Materials and Methods: The study was conducted in series one and two of the Shastkalateh forest management plan in Gorgan. A systematic sampling grid with a random start (200 × 150 m) was established, and data on diameter at breast height, species type, and height of selected trees were collected from each sample plot. Additionally, a litter trap (60 × 60 cm, 20 cm deep) was installed in each plot to collect leaves over one year. The collected leaves were transferred to the laboratory, where specific leaf area and dry leaf weight were calculated by species and for all species combined per plot. Furthermore, volume per hectare, basal area per hectare, and number of trees per hectare were calculated for each plot. The developmental stage of each plot was determined using the structural triangle method. The total LAI, species-specific LAI, volume per hectare, basal area per hectare, and number of trees per hectare were compared across the initial, optimal, and decay stages using analysis of variance (ANOVA) and Duncan’s test.
Findings: Descriptive statistics revealed that total LAI values for the initial, peak, and degraded stages were 6.09, 7.07, and 5.85 respectively, with the peak stage exhibiting the highest LAI. The highest species-specific LAI in the initial and degraded stages was observed in Carpinus betulus (2.44 and 2.33), while Parrotia persica showed the highest LAI in the peak stage (3.28). Standard deviations for volume, tree density, and basal area per hectare were 84.5, 33.52, and 12.41 (initial); 95.6, 40.06, and 9.59 (peak); and 102.5, 28.13, and 6.39 (degraded). LAI standard deviations were 3.52, 4.11, and 2.19 respectively. Duncan’s test indicated no significant differences (P > 0.05) in total LAI, LAI of Fagus orientalis and Parrotia persica, tree density, and basal area across stages.
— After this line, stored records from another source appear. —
From an optimization exercise on the open Yosys and OpenROAD flow, aimed at small area, a short achievable clock period and few clock cycles; shortcuts taken in it are not production practice.
In this exercise RTL edits were held to simulation tests only and were not proved equivalent to the original.
Power and IR drop assume default switching activity.

--- design.v ---
`timescale 1ns / 1ps
`default_nettype none
module centered_pixel_doubler (
  input  wire logic        clk,
  input  wire logic        rst_n,
  input  wire logic        in_push,
  output logic             in_full,
  input  wire logic [48:0] in_word,
  output logic             out_empty,
  input  wire logic        out_pop,
  output logic [56:0]      out_word,
  input  wire logic        cfg_we,
  input  wire logic [0:0]  cfg_index,
  input  wire logic [12:0] cfg_wdata
);
  logic [12:0] w_r, h_r;
  logic [12:0] wd_sat;
  assign wd_sat = (cfg_wdata[12] && (cfg_wdata[11:0] != 12'd0)) ? 13'd4096 : cfg_wdata;
  always_ff @(posedge clk) begin
    if (!rst_n) begin
      w_r <= 13'd512;
      h_r <= 13'd480;
    end else if (cfg_we) begin
      if (cfg_index == 1'b0) w_r <= wd_sat;
      else                   h_r <= wd_sat;
    end
  end
  logic        s_c;
  logic        s_r;           
  logic        w_lo;          
  logic        h_lo;          
  logic        neg_c;         
  logic [11:0] hh, ww;
  logic [11:0] b_c;           
  logic [12:0] kx_c;          
  logic        kci_c;         
  logic [13:0] wm_r;          
  logic [14:0] wm3_r;         
  logic [13:0] w3_c;
  logic        kc0_c;         
  always_comb begin
    hh    = h_r[12:1];
    kci_c = !s_c && (w_r[12:8] == 5'd0) && w_r[0];
    ww    = w_r[12:1];
    s_c   = (w_r[12:9] != 4'd0) && ((h_r[12:9] != 4'd0) || (h_r[8:5] == 4'b1111));
    w_lo  = (w_r[12:8] == 5'd0);
    h_lo  = (h_r[12:8] == 5'd0) && (h_r[7:4] != 4'b1111);
    neg_c = !s_c && h_lo && (h_r[7:0] != 8'd239);
    if (s_c)        b_c = 12'((hh - 12'd240) >> 1);
    else if (neg_c) b_c = hh + 12'd8 + {11'd0, h_r[0]};
    else            b_c = hh - 12'd120 + {11'd0, h_r[0] && h_lo};
    if (s_c)        kx_c = {1'b0, ww} - 13'd256;
    else if (neg_c) kx_c = {1'b0, ww} + {12'd0, kci_c};
    else            kx_c = {1'b0, ww} - 13'd128 + {12'd0, kci_c};
    kc0_c = s_c && h_r[1];
    w3_c  = {1'b0, w_r} + {w_r, 1'b0};
  end
  logic [8:0]  rb0_r;    
  logic [8:0]  q1_r;     
  logic [7:0]  cl_r;     
  logic [8:0]  hh9;
  logic [6:0]  u;
  logic        hbig;
  always_comb begin
    hh9  = hh[8:0];
    u    = 7'(hh9 - 9'd240);
    hbig = (hh[11:9] != 3'd0) || (hh9 >= 9'd282);
  end
  always_ff @(posedge clk) begin
    s_r  <= s_c;
    wm_r  <= s_c ? {w_r, 1'b0} : {1'b0, w_r};
    wm3_r <= s_c ? {w3_c, 1'b0} : {1'b0, w3_c};
    if (s_r) begin
      if (hbig) begin
        rb0_r <= 9'd261;
        q1_r  <= 9'd261;
      end else begin
        rb0_r <= 9'd240 + ((u == 7'd0) ? 9'd0 : 9'((u + 7'd1 + {6'd0, h_r[0]}) >> 1));
        q1_r  <= 9'd240 + 9'((u + {6'd0, h_r[0]}) >> 1);
      end
    end else begin
      if (hbig || hh9 >= 9'd141) rb0_r <= 9'd261;
      else if (!h_lo)            rb0_r <= hh9 + 9'd120 + {8'd0, h_r[0]};
      else                       rb0_r <= h_r[8:0];
      q1_r <= h_lo ? 9'(9'd120 - hh9 - {8'd0, h_r[0]}) : 9'd0;
    end
    cl_r <= (!s_r && w_lo) ? 8'(9'd128 - {1'b0, ww[7:0]} - {8'd0, w_r[0]}) : 8'd0;
  end
  localparam logic [2:0] KS_LOAD = 3'd0, KS_INIT = 3'd1, KS_RUN = 3'd2, KS_STORE = 3'd3,
                         KS_IDLE = 3'd4;
  logic        busy_r;       
  logic [2:0]  ks_r;
  logic [2:0]  ahi_r;        
  logic        first_r;      
  logic        neg_r;
  logic [23:0] k_reg_r;
  logic        in_full_r;    
  logic        acc_ok_r;     
  logic        p_valid_r;    
  logic [3:0]  p_rh_r;       
  logic [31:0] p_col_r;
  logic        p_r1_r;       
  logic [1:0]  j_r;          
  logic [2:0]  da_r, db_r;   
  logic [2:0]  dc_r, dd_r;   
  logic        kc0_r;
  logic [23:0] acc_s_r, acc_c_r;
  logic        o_valid_r, o_empty_r, o_lastq_r, o_r1_r;
  logic [1:0]  o_ph_r;
  logic        o_dw_r, o_dm_r;   
  logic        o_nlast_r;    
  logic        o_last_r;
  logic [23:0] o_idx_r;
  logic [31:0] o_col_r;
  logic [7:0]  in_c;
  logic [8:0]  in_r;
  logic        row0_ok, row1_ok, col_ok, nonempty;
  assign in_c = in_word[48:41];
  assign in_r = in_word[40:32];
  always_comb begin
    row1_ok  = (in_r < q1_r);
    row0_ok  = (in_r < rb0_r) && (s_r || !row1_ok);
    col_ok   = s_r || ((!w_lo || (in_c < w_r[7:0])) && !(in_c < cl_r));
    nonempty = row0_ok && col_ok;
  end
  logic [14:0] m1, m2, m3;
  logic [23:0] row_a, row_b, t_s, t_c, n_s, n_c;
  logic [23:0] init_c;
  logic [3:0]  init_d, next_d;
  logic        k_init, p_init;
  function automatic logic [14:0] pick(input logic [2:0] d, input logic [14:0] a,
                                       input logic [14:0] b, input logic [14:0] c);
    pick = ({15{d[0]}} & a) | ({15{d[1]}} & b) | ({15{d[2]}} & c);
  endfunction
  function automatic logic [2:0] onehot(input logic [1:0] d);
    onehot = {d == 2'd3, d == 2'd2, d == 2'd1};
  endfunction
  always_comb begin
    m1 = {1'b0, wm_r};
    m2 = {wm_r, 1'b0};
    m3 = wm3_r;
    row_a = {9'd0, pick(da_r, m1, m2, m3)} | {5'd0, pick(dc_r, m1, m2, m3), 4'd0};
    row_b = {7'd0, pick(db_r, m1, m2, m3), 2'd0} | {3'd0, pick(dd_r, m1, m2, m3), 6'd0};
    t_s = acc_s_r ^ acc_c_r ^ row_a;
    t_c = {((acc_s_r[22:0] & acc_c_r[22:0]) | (acc_s_r[22:0] & row_a[22:0]) |
            (acc_c_r[22:0] & row_a[22:0])), 1'b0};
    n_s = t_s ^ t_c ^ row_b;
    n_c = {((t_s[22:0] & t_c[22:0]) | (t_s[22:0] & row_b[22:0]) |
            (t_c[22:0] & row_b[22:0])), 1'b0};
    if (busy_r) begin
      if (!first_r)    init_c = {2'b0, m1[13:0], 8'd0};
      else if (neg_r)  init_c = {4'hF, ~w_r, 7'd0};
      else if (kc0_r)  init_c = {11'd0, w_r};
      else             init_c = 24'd0;
      init_d = first_r ? b_c[3:0] : 4'd0;
      next_d = first_r ? b_c[7:4] : 4'd0;
    end else begin
      init_c = (in_r[8] ? {2'b0, m1[13:0], 8'd0} : 24'd0) |
               (s_r ? {15'd0, in_c, 1'b0} : {16'd0, in_c});
      init_d = in_r[3:0];
      next_d = p_rh_r;
    end
    k_init = busy_r && (ks_r == KS_INIT);
    p_init = acc_ok_r;
  end
  logic        pop, o_free, p2o, o_adv, kstore;
  logic [23:0] delta, adv, cpa;
  logic        kdone;
  assign o_last_r = !o_nlast_r;
  always_comb begin
    pop    = out_pop && o_valid_r;
    o_free = !o_valid_r || (out_pop && o_last_r);
    p2o    = p_valid_r && (j_r == 2'd3) && o_free;
    o_adv  = pop && !o_last_r;
    delta = o_dm_r ? 24'hFFFFFF : (o_dw_r ? {11'd0, w_r} : 24'd1);
    cpa      = acc_s_r + acc_c_r;
    adv      = o_idx_r + delta;
    kstore   = busy_r && (ks_r == KS_RUN) && (j_r == 2'd3);
    kdone    = busy_r && (ks_r == KS_STORE);
  end
  logic p_valid_nxt, busy_nxt;
  always_comb begin
    if (acc_ok_r)   p_valid_nxt = in_push && nonempty;
    else            p_valid_nxt = p_valid_r && !p2o;
    busy_nxt = cfg_we || (busy_r && !(kdone && ahi_r == 3'd0));
  end
  always_ff @(posedge clk) begin
    if (!rst_n) begin
      busy_r    <= 1'b1;
      ks_r      <= KS_LOAD;
      in_full_r <= 1'b1;
      acc_ok_r  <= 1'b0;
      p_valid_r <= 1'b0;
      o_valid_r <= 1'b0;
      o_empty_r <= 1'b1;
      o_nlast_r <= 1'b0;
      o_lastq_r <= 1'b1;
    end else begin
      busy_r    <= busy_nxt;
      in_full_r <= busy_nxt || p_valid_nxt;
      acc_ok_r  <= !(busy_nxt || p_valid_nxt);
      p_valid_r <= p_valid_nxt;
      if (cfg_we)                 ks_r <= KS_LOAD;
      else if (ks_r == KS_LOAD)   ks_r <= KS_INIT;
      else if (ks_r == KS_INIT)   ks_r <= KS_RUN;
      else if (kstore)            ks_r <= KS_STORE;
      else if (kdone)             ks_r <= (ahi_r == 3'd0) ? KS_IDLE : KS_INIT;
      if (p2o) begin
        o_valid_r <= 1'b1;
        o_empty_r <= 1'b0;
        o_nlast_r <= s_r;
        o_lastq_r <= !s_r;
      end else if (o_adv) begin
        o_nlast_r <= (o_ph_r == 2'd0) ? o_r1_r : (o_ph_r != 2'd2);
        o_lastq_r <= (o_ph_r == 2'd0) ? !o_r1_r : (o_ph_r == 2'd2);
      end else if (pop) begin
        o_valid_r <= 1'b0;
        o_empty_r <= 1'b1;
      end
    end
  end
  always_ff @(posedge clk) begin
    if (p_init) begin
      p_rh_r  <= in_r[7:4];
      p_col_r <= in_word[31:0];
      p_r1_r  <= row1_ok;
    end
    if (p_init || k_init) begin
      acc_s_r <= k_reg_r;
      acc_c_r <= init_c;
      da_r    <= onehot(init_d[1:0]);
      db_r    <= onehot(init_d[3:2]);
      dc_r    <= 3'd0;
      dd_r    <= 3'd0;
      j_r     <= 2'd1;
    end else if (j_r == 2'd1 || j_r == 2'd2) begin
      acc_s_r <= n_s;
      acc_c_r <= n_c;
      da_r    <= 3'd0;
      db_r    <= 3'd0;
      dc_r    <= onehot(next_d[1:0]);
      dd_r    <= onehot(next_d[3:2]);
      j_r     <= j_r + 2'd1;
    end
    if (busy_r && ks_r == KS_LOAD) begin
      k_reg_r <= {{11{kx_c[12]}}, kx_c};
      kc0_r   <= kc0_c;
      neg_r   <= neg_c;
      ahi_r   <= b_c[10:8];
      first_r <= 1'b1;
    end else if (kdone) begin
      k_reg_r <= o_idx_r;
      ahi_r   <= ahi_r - 3'd1;
      first_r <= 1'b0;
    end
    if (p2o || o_adv || kstore) o_idx_r <= o_last_r ? cpa : adv;
    if (p2o) begin
      o_col_r <= p_col_r;
      o_ph_r  <= 2'd0;
      o_dw_r  <= 1'b0;
      o_dm_r  <= 1'b0;
      o_r1_r  <= p_r1_r;
    end else if (o_adv) begin
      o_ph_r  <= o_ph_r + 2'd1;
      o_dw_r  <= (o_ph_r == 2'd0);
      o_dm_r  <= (o_ph_r == 2'd1);
    end
  end
  assign in_full   = in_full_r;
  assign out_empty = o_empty_r;
  assign out_word  = {o_idx_r, o_col_r, o_lastq_r};
endmodule
`default_nettype wire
However, significant differences (P < 0.05) were found in LAI of Carpinus betulus, Carpinus orientalis, and stand volume.
Conclusion: The study demonstrated that structural attributes such as LAI, stand volume, basal area, and tree density undergo substantial changes across developmental stages. These variations reflect ecological dynamics including competition, mortality, and regeneration. Recognizing these patterns is vital for understanding forest ecosystem performance and for designing targeted restoration strategies, especially in degraded stands. The findings offer valuable guidance for forest managers and planners in selecting stage-specific interventions to enhance sustainability, biodiversity, and ecosystem services in semi-natural and disturbed Hyrcanian forests
Materials and Methods: The study was conducted in series one and two of the Shastkalateh forest management plan in Gorgan. A systematic sampling grid with a random start (200 × 150 m) was established, and data on diameter at breast height, species type, and height of selected trees were collected from each sample plot. Additionally, a litter trap (60 × 60 cm, 20 cm deep) was installed in each plot to collect leaves over one year. The collected leaves were transferred to the laboratory, where specific leaf area and dry leaf weight were calculated by species and for all species combined per plot. Furthermore, volume per hectare, basal area per hectare, and number of trees per hectare were calculated for each plot. The developmental stage of each plot was determined using the structural triangle method. The total LAI, species-specific LAI, volume per hectare, basal area per hectare, and number of trees per hectare were compared across the initial, optimal, and decay stages using analysis of variance (ANOVA) and Duncan’s test.
Findings: Descriptive statistics revealed that total LAI values for the initial, peak, and degraded stages were 6.09, 7.07, and 5.85 respectively, with the peak stage exhibiting the highest LAI. The highest species-specific LAI in the initial and degraded stages was observed in Carpinus betulus (2.44 and 2.33), while Parrotia persica showed the highest LAI in the peak stage (3.28). Standard deviations for volume, tree density, and basal area per hectare were 84.5, 33.52, and 12.41 (initial); 95.6, 40.06, and 9.59 (peak); and 102.5, 28.13, and 6.39 (degraded). LAI standard deviations were 3.52, 4.11, and 2.19 respectively. Duncan’s test indicated no significant differences (P > 0.05) in total LAI, LAI of Fagus orientalis and Parrotia persica, tree density, and basal area across stages. However, significant differences (P < 0.05) were found in LAI of Carpinus betulus, Carpinus orientalis, and stand volume.
Conclusion: The study demonstrated that structural attributes such as LAI, stand volume, basal area, and tree density undergo substantial changes across developmental stages. These variations reflect ecological dynamics including competition, mortality, and regeneration. Recognizing these patterns is vital for understanding forest ecosystem performance and for designing targeted restoration strategies, especially in degraded stands. The findings offer valuable guidance for forest managers and planners in selecting stage-specific interventions to enhance sustainability, biodiversity, and ecosystem services in semi-natural and disturbed Hyrcanian forests
Keywords: Initial stage, optimal stage, decay stage, volume per hectare, number of trees per hectare, basal area per hectare, Hyrcanian forests.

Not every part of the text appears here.